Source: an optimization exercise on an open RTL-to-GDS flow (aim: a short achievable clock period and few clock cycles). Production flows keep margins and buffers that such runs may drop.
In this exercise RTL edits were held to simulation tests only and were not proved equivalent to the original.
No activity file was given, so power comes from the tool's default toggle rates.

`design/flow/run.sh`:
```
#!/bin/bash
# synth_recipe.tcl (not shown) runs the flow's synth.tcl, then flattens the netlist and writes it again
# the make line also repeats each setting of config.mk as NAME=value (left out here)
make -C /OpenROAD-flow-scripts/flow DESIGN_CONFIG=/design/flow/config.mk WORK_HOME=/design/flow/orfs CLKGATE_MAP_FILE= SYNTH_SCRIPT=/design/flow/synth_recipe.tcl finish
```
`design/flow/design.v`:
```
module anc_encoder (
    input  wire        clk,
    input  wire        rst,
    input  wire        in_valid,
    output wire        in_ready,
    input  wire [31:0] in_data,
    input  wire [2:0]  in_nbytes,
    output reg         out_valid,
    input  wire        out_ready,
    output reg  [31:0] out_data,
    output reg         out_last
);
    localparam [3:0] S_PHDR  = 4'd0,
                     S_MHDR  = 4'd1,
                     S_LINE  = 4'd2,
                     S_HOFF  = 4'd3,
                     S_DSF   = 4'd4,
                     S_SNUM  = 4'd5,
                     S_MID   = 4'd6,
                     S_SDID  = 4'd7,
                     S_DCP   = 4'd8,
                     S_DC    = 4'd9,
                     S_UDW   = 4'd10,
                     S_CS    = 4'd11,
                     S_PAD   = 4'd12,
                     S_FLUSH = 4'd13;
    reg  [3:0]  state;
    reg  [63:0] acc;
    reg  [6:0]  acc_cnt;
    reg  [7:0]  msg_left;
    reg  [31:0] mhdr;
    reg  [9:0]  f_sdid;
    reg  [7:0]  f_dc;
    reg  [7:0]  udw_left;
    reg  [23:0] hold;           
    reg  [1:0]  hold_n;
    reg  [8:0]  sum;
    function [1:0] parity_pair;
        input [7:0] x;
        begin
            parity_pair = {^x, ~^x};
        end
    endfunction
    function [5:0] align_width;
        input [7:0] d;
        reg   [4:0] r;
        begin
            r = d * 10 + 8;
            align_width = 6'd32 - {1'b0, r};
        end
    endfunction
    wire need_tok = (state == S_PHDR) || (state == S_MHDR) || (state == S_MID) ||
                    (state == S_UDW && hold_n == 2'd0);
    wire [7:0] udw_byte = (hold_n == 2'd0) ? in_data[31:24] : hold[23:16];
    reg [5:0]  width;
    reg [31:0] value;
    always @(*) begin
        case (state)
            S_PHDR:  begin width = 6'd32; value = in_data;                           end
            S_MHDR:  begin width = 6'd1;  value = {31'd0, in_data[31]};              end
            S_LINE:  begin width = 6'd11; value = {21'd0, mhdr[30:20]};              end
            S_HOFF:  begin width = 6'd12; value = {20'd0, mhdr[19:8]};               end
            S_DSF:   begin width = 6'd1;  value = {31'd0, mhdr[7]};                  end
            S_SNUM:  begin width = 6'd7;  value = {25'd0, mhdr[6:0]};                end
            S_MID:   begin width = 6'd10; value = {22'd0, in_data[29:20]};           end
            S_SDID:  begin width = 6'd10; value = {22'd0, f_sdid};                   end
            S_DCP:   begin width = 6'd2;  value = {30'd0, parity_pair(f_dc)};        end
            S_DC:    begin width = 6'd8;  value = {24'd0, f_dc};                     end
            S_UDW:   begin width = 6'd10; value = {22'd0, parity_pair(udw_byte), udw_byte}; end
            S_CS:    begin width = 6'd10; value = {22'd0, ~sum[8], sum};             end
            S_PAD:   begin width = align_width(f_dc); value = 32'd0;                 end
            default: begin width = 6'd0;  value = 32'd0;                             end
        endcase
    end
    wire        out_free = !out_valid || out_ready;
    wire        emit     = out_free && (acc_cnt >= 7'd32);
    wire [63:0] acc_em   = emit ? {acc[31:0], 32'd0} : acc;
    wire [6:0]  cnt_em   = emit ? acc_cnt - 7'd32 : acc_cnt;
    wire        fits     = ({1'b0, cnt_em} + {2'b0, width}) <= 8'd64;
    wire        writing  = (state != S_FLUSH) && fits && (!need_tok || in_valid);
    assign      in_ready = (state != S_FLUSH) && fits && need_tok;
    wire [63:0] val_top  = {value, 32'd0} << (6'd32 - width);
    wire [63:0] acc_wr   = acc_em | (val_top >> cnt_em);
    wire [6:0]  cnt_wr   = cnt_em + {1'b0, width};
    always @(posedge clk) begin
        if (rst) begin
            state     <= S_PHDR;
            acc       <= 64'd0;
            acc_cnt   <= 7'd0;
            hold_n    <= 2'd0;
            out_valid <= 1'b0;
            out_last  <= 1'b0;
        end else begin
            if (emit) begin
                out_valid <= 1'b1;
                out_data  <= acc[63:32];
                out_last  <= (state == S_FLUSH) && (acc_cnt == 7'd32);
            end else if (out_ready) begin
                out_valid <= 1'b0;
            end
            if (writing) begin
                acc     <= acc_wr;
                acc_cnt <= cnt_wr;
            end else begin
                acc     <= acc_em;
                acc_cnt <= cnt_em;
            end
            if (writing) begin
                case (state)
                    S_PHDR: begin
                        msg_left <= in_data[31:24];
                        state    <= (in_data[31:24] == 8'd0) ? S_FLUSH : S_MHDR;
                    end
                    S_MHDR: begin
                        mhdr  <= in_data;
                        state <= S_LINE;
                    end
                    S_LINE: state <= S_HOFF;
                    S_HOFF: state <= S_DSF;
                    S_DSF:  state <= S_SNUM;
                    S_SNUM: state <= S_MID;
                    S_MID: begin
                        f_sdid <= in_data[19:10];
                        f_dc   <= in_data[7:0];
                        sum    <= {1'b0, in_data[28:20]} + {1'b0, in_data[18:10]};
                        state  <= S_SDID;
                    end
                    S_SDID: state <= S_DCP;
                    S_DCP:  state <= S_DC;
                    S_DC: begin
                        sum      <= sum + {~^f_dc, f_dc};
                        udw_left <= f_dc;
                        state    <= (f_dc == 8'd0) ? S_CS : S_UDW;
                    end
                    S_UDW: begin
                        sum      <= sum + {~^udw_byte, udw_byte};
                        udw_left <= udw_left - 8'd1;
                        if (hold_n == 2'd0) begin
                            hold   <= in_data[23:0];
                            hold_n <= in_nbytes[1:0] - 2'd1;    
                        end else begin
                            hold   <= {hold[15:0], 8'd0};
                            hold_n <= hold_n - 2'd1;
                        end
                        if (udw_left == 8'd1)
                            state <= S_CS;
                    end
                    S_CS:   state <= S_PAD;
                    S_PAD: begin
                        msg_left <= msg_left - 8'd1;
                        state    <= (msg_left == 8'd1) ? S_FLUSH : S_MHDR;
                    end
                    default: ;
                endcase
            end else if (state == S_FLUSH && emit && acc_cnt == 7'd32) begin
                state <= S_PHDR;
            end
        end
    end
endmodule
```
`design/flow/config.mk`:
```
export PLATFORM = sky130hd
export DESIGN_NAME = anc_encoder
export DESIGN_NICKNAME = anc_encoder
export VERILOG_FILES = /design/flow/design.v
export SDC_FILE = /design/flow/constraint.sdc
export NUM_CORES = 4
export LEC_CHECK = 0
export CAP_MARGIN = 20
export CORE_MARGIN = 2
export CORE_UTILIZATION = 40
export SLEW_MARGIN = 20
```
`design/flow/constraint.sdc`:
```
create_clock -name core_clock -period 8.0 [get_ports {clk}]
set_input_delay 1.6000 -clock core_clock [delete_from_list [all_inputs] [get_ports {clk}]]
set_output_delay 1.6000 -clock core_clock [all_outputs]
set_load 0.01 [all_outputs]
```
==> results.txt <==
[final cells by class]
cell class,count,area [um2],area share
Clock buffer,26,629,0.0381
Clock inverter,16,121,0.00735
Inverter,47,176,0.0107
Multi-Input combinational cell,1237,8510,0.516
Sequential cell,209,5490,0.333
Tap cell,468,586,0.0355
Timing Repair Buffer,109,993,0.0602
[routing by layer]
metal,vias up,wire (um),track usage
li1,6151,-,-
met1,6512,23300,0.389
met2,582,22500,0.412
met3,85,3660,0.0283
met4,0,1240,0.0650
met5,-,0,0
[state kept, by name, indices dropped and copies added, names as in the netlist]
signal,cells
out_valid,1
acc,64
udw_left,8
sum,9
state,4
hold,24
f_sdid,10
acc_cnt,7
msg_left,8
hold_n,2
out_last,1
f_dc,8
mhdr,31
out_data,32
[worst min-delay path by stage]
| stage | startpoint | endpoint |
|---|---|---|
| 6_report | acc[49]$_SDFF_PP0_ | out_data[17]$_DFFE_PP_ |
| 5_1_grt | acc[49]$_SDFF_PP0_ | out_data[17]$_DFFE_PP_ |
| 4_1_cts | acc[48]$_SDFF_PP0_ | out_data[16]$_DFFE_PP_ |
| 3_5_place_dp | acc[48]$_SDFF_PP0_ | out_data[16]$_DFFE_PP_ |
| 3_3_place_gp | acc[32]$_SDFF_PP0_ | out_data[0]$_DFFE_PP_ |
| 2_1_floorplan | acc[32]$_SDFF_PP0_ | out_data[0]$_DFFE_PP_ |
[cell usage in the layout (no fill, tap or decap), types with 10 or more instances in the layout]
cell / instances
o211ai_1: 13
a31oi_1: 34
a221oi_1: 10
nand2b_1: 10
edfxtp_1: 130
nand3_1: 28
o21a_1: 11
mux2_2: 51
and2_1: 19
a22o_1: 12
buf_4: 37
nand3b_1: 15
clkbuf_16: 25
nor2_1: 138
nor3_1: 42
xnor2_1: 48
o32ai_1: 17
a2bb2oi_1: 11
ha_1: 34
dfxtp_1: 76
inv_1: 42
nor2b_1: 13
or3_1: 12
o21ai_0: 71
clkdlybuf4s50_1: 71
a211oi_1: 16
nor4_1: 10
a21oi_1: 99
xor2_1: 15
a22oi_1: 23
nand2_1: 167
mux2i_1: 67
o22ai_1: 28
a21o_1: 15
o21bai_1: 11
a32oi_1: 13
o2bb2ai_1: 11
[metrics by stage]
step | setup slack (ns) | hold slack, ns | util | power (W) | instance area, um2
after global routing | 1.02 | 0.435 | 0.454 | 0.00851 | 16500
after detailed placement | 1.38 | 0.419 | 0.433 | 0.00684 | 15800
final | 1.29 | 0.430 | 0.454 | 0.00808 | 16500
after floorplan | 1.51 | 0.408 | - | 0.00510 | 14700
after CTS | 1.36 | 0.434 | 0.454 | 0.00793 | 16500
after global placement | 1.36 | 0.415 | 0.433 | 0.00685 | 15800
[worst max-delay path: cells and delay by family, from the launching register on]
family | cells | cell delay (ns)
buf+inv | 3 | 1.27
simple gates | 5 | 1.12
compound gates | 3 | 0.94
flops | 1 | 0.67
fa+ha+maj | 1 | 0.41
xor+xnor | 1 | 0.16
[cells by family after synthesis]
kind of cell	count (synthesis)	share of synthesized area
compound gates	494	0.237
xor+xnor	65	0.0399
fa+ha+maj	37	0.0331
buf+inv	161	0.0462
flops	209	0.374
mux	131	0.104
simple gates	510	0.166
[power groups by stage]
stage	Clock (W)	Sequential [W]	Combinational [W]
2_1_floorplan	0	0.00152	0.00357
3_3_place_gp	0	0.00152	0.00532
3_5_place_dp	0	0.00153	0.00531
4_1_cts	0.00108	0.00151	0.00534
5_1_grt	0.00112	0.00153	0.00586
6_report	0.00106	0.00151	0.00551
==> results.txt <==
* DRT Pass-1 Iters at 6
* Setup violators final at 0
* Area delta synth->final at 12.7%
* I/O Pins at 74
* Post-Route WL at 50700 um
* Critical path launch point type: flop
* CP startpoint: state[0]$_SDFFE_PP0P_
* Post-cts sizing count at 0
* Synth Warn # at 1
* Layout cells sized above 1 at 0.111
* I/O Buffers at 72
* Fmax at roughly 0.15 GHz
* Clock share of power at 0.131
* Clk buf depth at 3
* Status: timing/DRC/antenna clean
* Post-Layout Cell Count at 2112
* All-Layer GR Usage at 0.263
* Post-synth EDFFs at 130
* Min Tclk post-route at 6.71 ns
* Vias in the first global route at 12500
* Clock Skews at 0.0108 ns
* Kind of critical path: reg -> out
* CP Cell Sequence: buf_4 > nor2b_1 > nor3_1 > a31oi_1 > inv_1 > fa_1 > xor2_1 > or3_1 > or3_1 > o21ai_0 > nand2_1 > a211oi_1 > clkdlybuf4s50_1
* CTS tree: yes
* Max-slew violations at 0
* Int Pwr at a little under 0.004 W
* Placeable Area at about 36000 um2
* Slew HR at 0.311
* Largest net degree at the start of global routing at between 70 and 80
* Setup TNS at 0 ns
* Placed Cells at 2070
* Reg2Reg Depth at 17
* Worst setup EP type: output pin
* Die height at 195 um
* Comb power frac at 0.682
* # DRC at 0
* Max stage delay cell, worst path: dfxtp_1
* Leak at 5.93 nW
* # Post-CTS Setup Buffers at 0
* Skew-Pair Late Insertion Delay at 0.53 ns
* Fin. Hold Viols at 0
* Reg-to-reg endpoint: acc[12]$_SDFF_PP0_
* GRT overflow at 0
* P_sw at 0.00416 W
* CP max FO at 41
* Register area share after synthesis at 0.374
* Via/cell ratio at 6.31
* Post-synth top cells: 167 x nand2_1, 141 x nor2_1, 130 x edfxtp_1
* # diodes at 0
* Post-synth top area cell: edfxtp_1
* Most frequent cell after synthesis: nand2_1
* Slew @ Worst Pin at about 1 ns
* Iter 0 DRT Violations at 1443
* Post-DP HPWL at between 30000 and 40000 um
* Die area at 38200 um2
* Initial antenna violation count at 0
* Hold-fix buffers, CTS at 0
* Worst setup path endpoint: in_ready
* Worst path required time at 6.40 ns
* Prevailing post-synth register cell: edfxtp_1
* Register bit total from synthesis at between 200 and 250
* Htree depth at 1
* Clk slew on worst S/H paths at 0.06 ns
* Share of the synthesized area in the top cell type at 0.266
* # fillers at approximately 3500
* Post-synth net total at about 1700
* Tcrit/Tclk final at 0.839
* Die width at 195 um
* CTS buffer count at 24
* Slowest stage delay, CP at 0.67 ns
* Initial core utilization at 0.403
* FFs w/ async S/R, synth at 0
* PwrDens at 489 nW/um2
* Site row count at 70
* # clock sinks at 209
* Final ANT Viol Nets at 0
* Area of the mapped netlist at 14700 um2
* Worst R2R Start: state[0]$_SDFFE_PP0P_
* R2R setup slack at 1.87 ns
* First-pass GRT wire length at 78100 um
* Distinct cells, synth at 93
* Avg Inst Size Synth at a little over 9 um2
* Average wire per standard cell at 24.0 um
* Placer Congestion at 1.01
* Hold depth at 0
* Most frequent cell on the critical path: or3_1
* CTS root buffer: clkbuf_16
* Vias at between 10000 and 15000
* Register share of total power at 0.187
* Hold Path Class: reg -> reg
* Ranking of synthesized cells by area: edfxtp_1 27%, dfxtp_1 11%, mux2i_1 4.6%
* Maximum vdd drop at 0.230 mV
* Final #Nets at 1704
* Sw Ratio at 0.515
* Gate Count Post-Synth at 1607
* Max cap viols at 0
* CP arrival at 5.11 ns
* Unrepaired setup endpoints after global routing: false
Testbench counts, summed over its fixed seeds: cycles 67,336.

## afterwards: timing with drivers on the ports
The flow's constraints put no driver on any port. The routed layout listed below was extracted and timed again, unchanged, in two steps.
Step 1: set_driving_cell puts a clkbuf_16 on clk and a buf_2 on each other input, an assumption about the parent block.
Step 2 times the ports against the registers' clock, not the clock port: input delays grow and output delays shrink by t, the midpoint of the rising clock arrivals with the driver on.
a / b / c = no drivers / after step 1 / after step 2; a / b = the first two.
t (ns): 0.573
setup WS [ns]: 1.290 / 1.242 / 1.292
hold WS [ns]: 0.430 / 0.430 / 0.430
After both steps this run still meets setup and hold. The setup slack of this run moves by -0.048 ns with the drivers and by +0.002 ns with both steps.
------------------------------------
# [Task requirements]
Restate word for word the lines of the data above, starting at the line containing "flops | 1 | 0.67" and ending at the line containing "Warn # at 1", both included, and nothing more.

# [Solution to the problem]
flops | 1 | 0.67
fa+ha+maj | 1 | 0.41
xor+xnor | 1 | 0.16
[cells by family after synthesis]
kind of cell	count (synthesis)	share of synthesized area
compound gates	494	0.237
xor+xnor	65	0.0399
fa+ha+maj	37	0.0331
buf+inv	161	0.0462
flops	209	0.374
mux	131	0.104
simple gates	510	0.166
[power groups by stage]
stage	Clock (W)	Sequential [W]	Combinational [W]
2_1_floorplan	0	0.00152	0.00357
3_3_place_gp	0	0.00152	0.00532
3_5_place_dp	0	0.00153	0.00531
4_1_cts	0.00108	0.00151	0.00534
5_1_grt	0.00112	0.00153	0.00586
6_report	0.00106	0.00151	0.00551
==> results.txt <==
* DRT Pass-1 Iters at 6
* Setup violators final at 0
* Area delta synth->final at 12.7%
* I/O Pins at 74
* Post-Route WL at 50700 um
* Critical path launch point type: flop
* CP startpoint: state[0]$_SDFFE_PP0P_
* Post-cts sizing count at 0
* Synth Warn # at 1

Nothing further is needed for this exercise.